The aflatoxin “hysteria” was “artificially created” by Romania-based multinationals “by trespassing on their territory of economic interests,” Claudiu Franc, president of the Romanian Federation of Cattle Farmers said Friday, at the conclusion of a meeting with the minister of Agriculture, Daniel Constantin in Cluj-Napoca, Mediafax reports.“Three weeks before the scandal erupted, there were talks about the problem of Serbian milk with aflatoxin, in which someone evoked information that, in Romania too, there is milk contaminated with aflatoxin. In Serbia there are two dairy multinationals which are also present in Romania,” Franc mentioned.
The president of the Romanian Federation of Cattle Farmers added that the danger of milk contamination with aflatoxin was insufficiently explained by authorities, as even if the aflatoxin content were 10 times above the limit admitted by EU norms, “a person should consume tens of litres of milk each day, for 200 days, before having problems.” Franc explained that, following the scandal, milk processors asked that milk prices are cut by 30 pc, which is unacceptable. Big farmers currently sell the milk to processors at 1.30 – 1.40 RON/litre, while small farmers sell it for 1 RON/litre.The minister of Agriculture, Daniel Constantin believes that there are “many hypotheses” in the scandals that involved Romanian food, which will come to light, including that evoked by farmers, about the economic interests of multinationals, but also another related to tax evasion. In the near future, authorities will evaluate the losses suffered by the animal breeders affected by the aflatoxin scandal. According to the minister of Agriculture, cattle farmers demanded an increase of the state aid per animal from RON 500 to RON 600.

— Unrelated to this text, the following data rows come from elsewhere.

--- src/demodPkg.sv ---
package demodPkg;

    // demodulation modes as held in the mode register
    typedef enum logic [2:0] {
        MODE_AM    = 3'd0,
        MODE_FM    = 3'd1,
        MODE_PM    = 3'd2,
        MODE_FSK2  = 3'd3,
        MODE_BPSK  = 3'd4,
        MODE_QPSK  = 3'd5,
        MODE_OQPSK = 3'd6
    } demodModeT;

    // dac source select codes
    typedef enum logic [2:0] {
        SRC_I     = 3'd0,
        SRC_Q     = 3'd1,
        SRC_MAG   = 3'd2,
        SRC_FREQ  = 3'd3,
        SRC_PHASE = 3'd4,
        SRC_AUTO  = 3'd5
    } dacSrcT;

    // datapath widths
    localparam int sampleWidth  = 18;
    localparam int detWidth     = 8;
    localparam int cordicStages = 12;
    localparam int angleWidth   = 16;
    localparam int addrWidth    = 12;
    localparam int dataWidth    = 32;
    localparam int countWidth   = 16;

    // atan(2^-k), full turn = 65536
    localparam logic [angleWidth-1:0] atanTable [cordicStages] = '{
        16'd8192, 16'd4836, 16'd2555, 16'd1297,
        16'd651,  16'd326,  16'd163,  16'd81,
        16'd41,   16'd20,   16'd10,   16'd5
    };

    // host address map
    localparam logic [addrWidth-1:0] modeAddr     = 12'h000;
    localparam logic [addrWidth-1:0] dacSrcBase   = 12'h010;
    localparam logic [addrWidth-1:0] dacCountBase = 12'h014;
    localparam logic [addrWidth-1:0] dacStride    = 12'h008;

endpackage

--- src/demodIfs.sv ---
`timescale 1ns/10ps

// host register bus, writes only
// reads come back combinationally on the top level rdData
interface hostBus import demodPkg::*; ();

    logic [addrWidth-1:0]   addr;
    logic [dataWidth-1:0]   wrData;
    // one enable per byte lane
    logic [dataWidth/8-1:0] wrEn;
    // global mode, from the register block
    demodModeT              mode;

    modport master (output addr, output wrData, output wrEn, input mode);
    modport regs   (input addr, input wrData, input wrEn, output mode);
    modport chan   (input addr, input wrData, input wrEn, input mode);
    modport rd     (input addr);

endinterface

// symbol rate samples plus detector outputs
// sync is a single cycle strobe, data valid in that cycle
interface sampleBus import demodPkg::*; ();

    logic                          sync;
    logic signed [sampleWidth-1:0] iSym;
    logic signed [sampleWidth-1:0] qSym;
    logic [detWidth-1:0]           phase;
    logic [detWidth-1:0]           freq;
    // magnitude is one bit wider
    logic [detWidth:0]             mag;

    modport src (output sync, output iSym, output qSym,
                 output phase, output freq, output mag);
    modport dst (input sync, input iSym, input qSym,
                 input phase, input freq, input mag);

endinterface

--- src/dacChannel.sv ---
`timescale 1ns/10ps

module dacChannel import demodPkg::*; #(
    parameter int chanIdx = 0
) (
    input  logic                   clk,
    input  logic                   arstN,
    hostBus.chan                   host,
    sampleBus.dst                  det,
    output logic                   dacSync,
    output logic [sampleWidth-1:0] dacData,
    output dacSrcT                 srcReg,
    output logic [countWidth-1:0]  sampleCount
);

    // per channel address slot
    localparam logic [addrWidth-1:0] srcAddr =
        addrWidth'(dacSrcBase + chanIdx * dacStride);
    localparam logic [addrWidth-1:0] cntAddr =
        addrWidth'(dacCountBase + chanIdx * dacStride);
    // ch0 raw I, ch1 raw Q, the rest follow the mode
    localparam dacSrcT srcInit =
        (chanIdx == 0) ? SRC_I : ((chanIdx == 1) ? SRC_Q : SRC_AUTO);
    localparam int padWidth = sampleWidth - detWidth;

    dacSrcT                 autoSrc;
    dacSrcT                 effSrc;
    logic [sampleWidth-1:0] fmtData;
    logic                   srcWrite;
    logic                   cntClear;

    // auto source picks the natural output for the mode
    always_comb begin
        case (host.mode)
            MODE_AM, MODE_BPSK: autoSrc = SRC_MAG;
            MODE_PM:            autoSrc = SRC_PHASE;
            default:            autoSrc = SRC_FREQ;
        endcase
        effSrc = (srcReg == SRC_AUTO) ? autoSrc : srcReg;
    end

    // left justify into the 18 bit dac word
    always_comb begin
        case (effSrc)
            SRC_I:     fmtData = det.iSym;
            SRC_Q:     fmtData = det.qSym;
            // mag flipped to offset binary
            SRC_MAG:   fmtData = {~det.mag[detWidth], det.mag[detWidth-1:0],
                                  {(padWidth-1){1'b0}}};
            SRC_FREQ:  fmtData = {det.freq, {padWidth{1'b0}}};
            SRC_PHASE: fmtData = {det.phase, {padWidth{1'b0}}};
            default:   fmtData = '0;
        endcase
    end

    // source in lane 0, undefined codes ignored
    assign srcWrite = host.wrEn[0] && (host.addr == srcAddr) &&
                      (host.wrData[7:0] <= 8'(SRC_AUTO));
    // any lane clears the counter
    assign cntClear = (|host.wrEn) && (host.addr == cntAddr);

    always_ff @(posedge clk or negedge arstN) begin
        if (!arstN) begin
            srcReg      <= srcInit;
            dacSync     <= 1'b0;
            sampleCount <= '0;
        end else begin
            dacSync <= det.sync;
            if (srcWrite) begin
                srcReg <= dacSrcT'(host.wrData[2:0]);
            end
            // clear wins over a same cycle count
            if (cntClear) begin
                sampleCount <= '0;
            end else if (dacSync) begin
                sampleCount <= sampleCount + 1'b1;
            end
        end
    end

    always_ff @(posedge clk) begin
        if (det.sync) begin
            dacData <= fmtData;
        end
    end

    assert property (@(posedge clk) disable iff (!arstN)
        !$isunknown(srcReg) && (srcReg inside {SRC_I, SRC_Q, SRC_MAG,
        SRC_FREQ, SRC_PHASE, SRC_AUTO}))
        else $error("dacChannel %0d: illegal source %0d", chanIdx, srcReg);

endmodule

--- src/demodRegs.sv ---
`timescale 1ns/10ps

module demodRegs import demodPkg::*; (
    input  logic                 clk,
    input  logic                 arstN,
    hostBus.regs                 host,
    output logic [dataWidth-1:0] rdData
);

    demodModeT modeReg;
    logic      modeHit;
    logic      modeLegal;

    // mode field sits in byte lane 0
    // upper lanes have no storage behind them
    assign modeHit = (host.addr == modeAddr) && host.wrEn[0];

    // codes past OQPSK leave the old mode in place
    assign modeLegal = (host.wrData[7:0] <= 8'(MODE_OQPSK));

    always_ff @(posedge clk or negedge arstN) begin
        if (!arstN) begin
            modeReg <= MODE_AM;
        end else if (modeHit && modeLegal) begin
            modeReg <= demodModeT'(host.wrData[2:0]);
        end
    end

    // mode fans out to deskew and dac channels
    assign host.mode = modeReg;

    // zero extended readback
    assign rdData = dataWidth'(modeReg);

    // mode register only ever holds a defined mode
    assert property (@(posedge clk) disable iff (!arstN)
        !$isunknown(modeReg) && (modeReg inside {MODE_AM, MODE_FM, MODE_PM,
        MODE_FSK2, MODE_BPSK, MODE_QPSK, MODE_OQPSK}))
        else $error("demodRegs: illegal mode %0d", modeReg);

endmodule

--- src/demodTop.sv ---
`timescale 1ns/10ps

module demodTop import demodPkg::*; #(
    parameter int numDacs = 3
) (
    input  logic                          clk,
    input  logic                          arstN,
    input  logic                          syncIn,
    input  logic signed [sampleWidth-1:0] iRx,
    input  logic signed [sampleWidth-1:0] qRx,
    input  logic [addrWidth-1:0]          addr,
    input  logic [dataWidth-1:0]          wrData,
    input  logic [dataWidth/8-1:0]        wrEn,
    output logic [dataWidth-1:0]          rdData,
    output logic [numDacs-1:0]            dacSync,
    output logic [sampleWidth-1:0]        dacData [numDacs]
);

    hostBus   hb ();
    // deskew to detector
    sampleBus symBus ();
    // detector to dac channels
    sampleBus detBus ();

    logic [dataWidth-1:0]  regsData;
    dacSrcT                srcRegs [numDacs];
    logic [countWidth-1:0] counts [numDacs];

    // host side of the bus comes straight from the pins
    assign hb.addr   = addr;
    assign hb.wrData = wrData;
    assign hb.wrEn   = wrEn;

    demodRegs uRegs (.clk(clk), .arstN(arstN), .host(hb), .rdData(regsData));

    symbolDeskew uDeskew (
        .clk(clk), .arstN(arstN), .syncIn(syncIn),
        .iIn(iRx), .qIn(qRx), .mode(hb.mode), .out(symBus)
    );

    fmDemod uDet (.clk(clk), .arstN(arstN), .in(symBus), .out(detBus));

    // identical channels, each at its own address slot
    for (genvar c = 0; c < numDacs; c++) begin : gDac
        dacChannel #(.chanIdx(c)) uDac (
            .clk(clk), .arstN(arstN), .host(hb), .det(detBus),
            .dacSync(dacSync[c]), .dacData(dacData[c]),
            .srcReg(srcRegs[c]), .sampleCount(counts[c])
        );
    end

    hostReadMux #(.numDacs(numDacs)) uRdMux (
        .addr(addr), .regsData(regsData),
        .srcRegs(srcRegs), .counts(counts), .rdData(rdData)
    );

    // end to end latency: deskew 1, cordic 12, detector out 1, dac 1
    assert property (@(posedge clk) disable iff (!arstN)
        syncIn |-> ##15 dacSync[0])
        else $error("demodTop: dacSync not 15 cycles after syncIn");

endmodule

--- src/fmDemod.sv ---
`timescale 1ns/10ps

module fmDemod import demodPkg::*; (
    input  logic  clk,
    input  logic  arstN,
    sampleBus.dst in,
    sampleBus.src out
);

    // two guard bits, cordic gain is about 1.65
    localparam int cw = sampleWidth + 2;

    typedef struct packed {
        logic signed [cw-1:0]  x;
        logic signed [cw-1:0]  y;
        logic [angleWidth-1:0] z;
    } cordicT;

    cordicT                        seed;
    cordicT                        stg [cordicStages];
    logic [cordicStages-1:0]       syncPipe;
    logic signed [sampleWidth-1:0] iDly [cordicStages];
    logic signed [sampleWidth-1:0] qDly [cordicStages];
    logic                          syncOut;
    logic [detWidth-1:0]           phaseNew;
    logic [detWidth-1:0]           phaseOut;
    logic [detWidth-1:0]           freqOut;
    logic [detWidth:0]             magOut;
    logic signed [sampleWidth-1:0] iOut;
    logic signed [sampleWidth-1:0] qOut;

    // one vectoring step, drives y toward zero
    function automatic cordicT rotate(cordicT v, int k);
        cordicT r;
        if (v.y < 0) begin
            // below the axis, turn counterclockwise
            r.x = v.x - (v.y >>> k);
            r.y = v.y + (v.x >>> k);
            r.z = v.z - atanTable[k];
        end else begin
            r.x = v.x + (v.y >>> k);
            r.y = v.y - (v.x >>> k);
            r.z = v.z + atanTable[k];
        end
        return r;
    endfunction

    // left half plane: flip by a half turn so the cordic converges
    always_comb begin
        if (in.iSym < 0) begin
            seed.x = -in.iSym;
            seed.y = -in.qSym;
            seed.z = 16'h8000;
        end else begin
            seed.x = in.iSym;
            seed.y = in.qSym;
            seed.z = '0;
        end
    end

    // free running pipe, sync marks the live slots
    always_ff @(posedge clk) begin
        stg[0]  <= rotate(seed, 0);
        iDly[0] <= in.iSym;
        qDly[0] <= in.qSym;
        for (int k = 1; k < cordicStages; k++) begin
            stg[k]  <= rotate(stg[k-1], k);
            iDly[k] <= iDly[k-1];
            qDly[k] <= qDly[k-1];
        end
    end

    // phase = top byte of the angle
    assign phaseNew = stg[cordicStages-1].z[angleWidth-1 -: detWidth];

    // phaseOut is the differentiator memory
    always_ff @(posedge clk or negedge arstN) begin
        if (!arstN) begin
            syncPipe <= '0;
            syncOut  <= 1'b0;
            phaseOut <= '0;
        end else begin
            syncPipe <= {syncPipe[cordicStages-2:0], in.sync};
            syncOut  <= syncPipe[cordicStages-1];
            if (syncPipe[cordicStages-1]) begin
                phaseOut <= phaseNew;
            end
        end
    end

    // output stage, held between strobes
    always_ff @(posedge clk) begin
        if (syncPipe[cordicStages-1]) begin
            // wraps mod 256
            freqOut <= phaseNew - phaseOut;
            // bits 18:10 of x
            magOut  <= stg[cordicStages-1].x[cw-2 -: detWidth+1];
            iOut    <= iDly[cordicStages-1];
            qOut    <= qDly[cordicStages-1];
        end
    end

    assign out.sync  = syncOut;
    assign out.iSym  = iOut;
    assign out.qSym  = qOut;
    assign out.phase = phaseOut;
    assign out.freq  = freqOut;
    assign out.mag   = magOut;

    assert property (@(posedge clk) disable iff (!arstN)
        !$isunknown({syncPipe, syncOut}))
        else $error("fmDemod: unknown sync in pipeline");

endmodule

--- src/hostReadMux.sv ---
`timescale 1ns/10ps

module hostReadMux import demodPkg::*; #(
    parameter int numDacs = 3
) (
    input  logic [addrWidth-1:0]  addr,
    input  logic [dataWidth-1:0]  regsData,
    input  dacSrcT                srcRegs [numDacs],
    input  logic [countWidth-1:0] counts [numDacs],
    output logic [dataWidth-1:0]  rdData
);

    // pure decode of the address
    // unmapped space reads zero
    always_comb begin
        rdData = '0;
        if (addr == modeAddr) begin
            rdData = regsData;
        end
        // channel c sits at base + c * stride
        for (int c = 0; c < numDacs; c++) begin
            if (addr == addrWidth'(dacSrcBase + c * dacStride)) begin
                rdData = dataWidth'(srcRegs[c]);
            end
            if (addr == addrWidth'(dacCountBase + c * dacStride)) begin
                rdData = dataWidth'(counts[c]);
            end
        end
    end

endmodule

--- src/symbolDeskew.sv ---
`timescale 1ns/10ps

module symbolDeskew import demodPkg::*; (
    input  logic                          clk,
    input  logic                          arstN,
    input  logic                          syncIn,
    input  logic signed [sampleWidth-1:0] iIn,
    input  logic signed [sampleWidth-1:0] qIn,
    input  demodModeT                     mode,
    sampleBus.src                         out
);

    logic                          syncReg;
    logic signed [sampleWidth-1:0] iReg;
    logic signed [sampleWidth-1:0] qReg;
    // q from the previous strobe
    logic signed [sampleWidth-1:0] qDelay;

    always_ff @(posedge clk or negedge arstN) begin
        if (!arstN) begin
            syncReg <= 1'b0;
        end else begin
            syncReg <= syncIn;
        end
    end

    // sample registers, advance on strobe only
    always_ff @(posedge clk) begin
        if (syncIn) begin
            iReg   <= iIn;
            qDelay <= qIn;
            // oqpsk: q lags i by half a symbol, pull it back one sample
            qReg   <= (mode == MODE_OQPSK) ? qDelay : qIn;
        end
    end

    assign out.sync  = syncReg;
    assign out.iSym  = iReg;
    assign out.qSym  = qReg;
    // detector fields are filled in by fmDemod
    assign out.phase = '0;
    assign out.freq  = '0;
    assign out.mag   = '0;

endmodule

--- config.mk ---
export PLATFORM = sky130hd
export DESIGN_NAME = demodTop
export DESIGN_NICKNAME = d
export VERILOG_FILES = /design/src/demodPkg.sv /design/src/demodIfs.sv /design/src/dacChannel.sv /design/src/demodRegs.sv /design/src/demodTop.sv /design/src/fmDemod.sv /design/src/hostReadMux.sv /design/src/symbolDeskew.sv
export SDC_FILE = /design/constraint.sdc
export NUM_CORES = 2
export LEC_CHECK = 0
export BUFFER_PORTS_ARGS = -buffer_cell sky130_fd_sc_hd__buf_2
export CAP_MARGIN = 20
export CORE_MARGIN = 2
export CORE_UTILIZATION = 55
export DETAILED_ROUTE_END_ITERATION = 10
export GPL_ROUTABILITY_DRIVEN = 0
export PLACE_DENSITY_LB_ADDON = 0.1
export REMOVE_ABC_BUFFERS = 1
export SLEW_MARGIN = 20
export SYNTH_ARGS = -nofsm -noshare
export SYNTH_HDL_FRONTEND = slang
export SYNTH_SLANG_ARGS = --single-unit
--- constraint.sdc ---
create_clock -name clk -period 5.25 [get_ports clk]
set_clock_uncertainty 0.05 [all_clocks]
set_input_delay 0.7875 -clock clk [delete_from_list [all_inputs] [get_ports clk]]
set_output_delay 0.7875 -clock clk [all_outputs]
set_load 0.05 [all_outputs]
# Word-level counts from Yosys, hierarchy flattened
# Memories as Yosys holds them, arrays and structs flattened. A register that Yosys moved wholly into a read port is not among the register bits.
# Index checks and enable logic that the tools add are counted.
# totals
inputBits,87
wordCells,195
latch_bits,0
n_memories,3
output_inout_bits,89
regBits,208
rom_bits,0
mem_bits_rw,1104
# memory_table
memory,words,width,read_ports,rd_ports_with_merged_regs,wr,line,text
uDet.stg,12,56,12,0,12,fmDemod.sv:20,cordicT stg [cordicStages];
uDet.iDly,12,18,12,1,12,fmDemod.sv:22,logic signed [sampleWidth-1:0] iDly [cordicStages];
uDet.qDly,12,18,12,1,12,fmDemod.sv:23,logic signed [sampleWidth-1:0] qDly [cordicStages];
# classes
bitwise_logic,1
magnitude_cmp,15
n_div,0
n_reduce_logical,21
n_eq_ne,24
shift,0
multipliers,0
muxes,34
n_addsub,77
# ops
operator,count
56-bit 2-to-1 mux,13
18-bit case mux with 5 select lines,3
20-bit by 1-bit < comparator with 1-bit output (second input constant),12
16-bit 2-to-1 mux,11
16-bit by 1-bit adder with 16-bit output (second input constant),3
12-bit by 5-bit equality test with 1-bit output (second input constant),4
20-bit by 10-bit adder with 20-bit output,2
20-bit by 11-bit adder with 20-bit output,2
20-bit by 12-bit adder with 20-bit output,2
20-bit by 13-bit adder with 20-bit output,2
20-bit by 14-bit adder with 20-bit output,2
20-bit by 15-bit adder with 20-bit output,2
20-bit by 16-bit adder with 20-bit output,2
20-bit by 17-bit adder with 20-bit output,2
20-bit by 18-bit adder with 20-bit output,2
20-bit by 19-bit adder with 20-bit output,2
20-bit by 9-bit adder with 20-bit output,2
18-bit negator with 20-bit output,2
20-bit by 10-bit subtractor with 20-bit output,2
20-bit by 11-bit subtractor with 20-bit output,2
20-bit by 12-bit subtractor with 20-bit output,2
20-bit by 13-bit subtractor with 20-bit output,2
20-bit by 14-bit subtractor with 20-bit output,2
20-bit by 15-bit subtractor with 20-bit output,2
other kinds (48),90

# Logic depth before layout (Yosys ltp)
# logic_depth
word_depth,8
ltp_mapped,18

# Cells and area by module
# A second synthesis with hierarchy kept.
# hier_totals
hier_cells,6650
area_unflattened_um2,65146.2
# by_module_without_submodules
mod,seq_area_each_um2,cells_per_inst,n_inst,area_each_um2
fmDemod,22436.5,5876,1,56031.2
symbolDeskew,1646.6,101,1,2109.5
dacChannel at gDac[1].uDac,1042.2,172,1,1946.9
dacChannel at gDac[2].uDac,1043.5,172,1,1946.9
dacChannel at gDac[0].uDac,1041.0,172,1,1944.4
hostReadMux,0.0,111,1,749.5
demodRegs,75.1,46,1,417.9

# Worst setup path after synthesis
# OpenSTA, ideal clock, no wires.
# synth_path
path_type,input -> output
from,input addr[11]
to,output rdData[0]
required_time_ps,4413
n_path_buf,0
path_slack_ps,1345
cell_stages,6
arrival_ps,3068
cell_sequence,nor4_1 nand2_1 or3_1 nor3b_1 a22oi_1 o21ai_0
# synth_between
elab_chain_cells,8
elab_cells_between_ends,14
classes_between,eq/ne: 6; mux: 7; reduce/logical: 1
# synth_lines
element,line,text
"start, declared",demodTop.sv:11,"input logic [addrWidth-1:0] addr,"
12-bit logical NOT,hostReadMux.sv:17,if (addr == modeAddr) begin
3-bit 2-to-1 mux,hostReadMux.sv:17,
3-bit 2-to-1 mux,hostReadMux.sv:22,if (addr == addrWidth'(dacSrcBase + c * dacStride)) begin
16-bit 2-to-1 mux,hostReadMux.sv:25,if (addr == addrWidth'(dacCountBase + c * dacStride)) begin
16-bit 2-to-1 mux,hostReadMux.sv:22,
16-bit 2-to-1 mux,hostReadMux.sv:25,
16-bit 2-to-1 mux,hostReadMux.sv:22,
16-bit 2-to-1 mux *,hostReadMux.sv:25,
"end, declared",demodTop.sv:14,"output logic [dataWidth-1:0] rdData,"
# Every way passes the cells marked *; elsewhere a longest branch is shown, timed or not.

He added that, presently, all alerts are closed in Romania and milk is “safer than ever.”Romanian milk producers are the victims of an offensive regarding the quality and safety of local products, and the milk dumped in the field is the extreme gesture made by farmers that can go bankrupt because of “others’ irresponsibility,” the European commissioner for Agriculture, Dacian Ciolos said in his turn.
He believes that the time has come in Romania for constructing “a Romanian brand, with a certification system, with simple and clear commitments for producers, which will be created jointly with the government and will be accompanied by financial support for promotion.”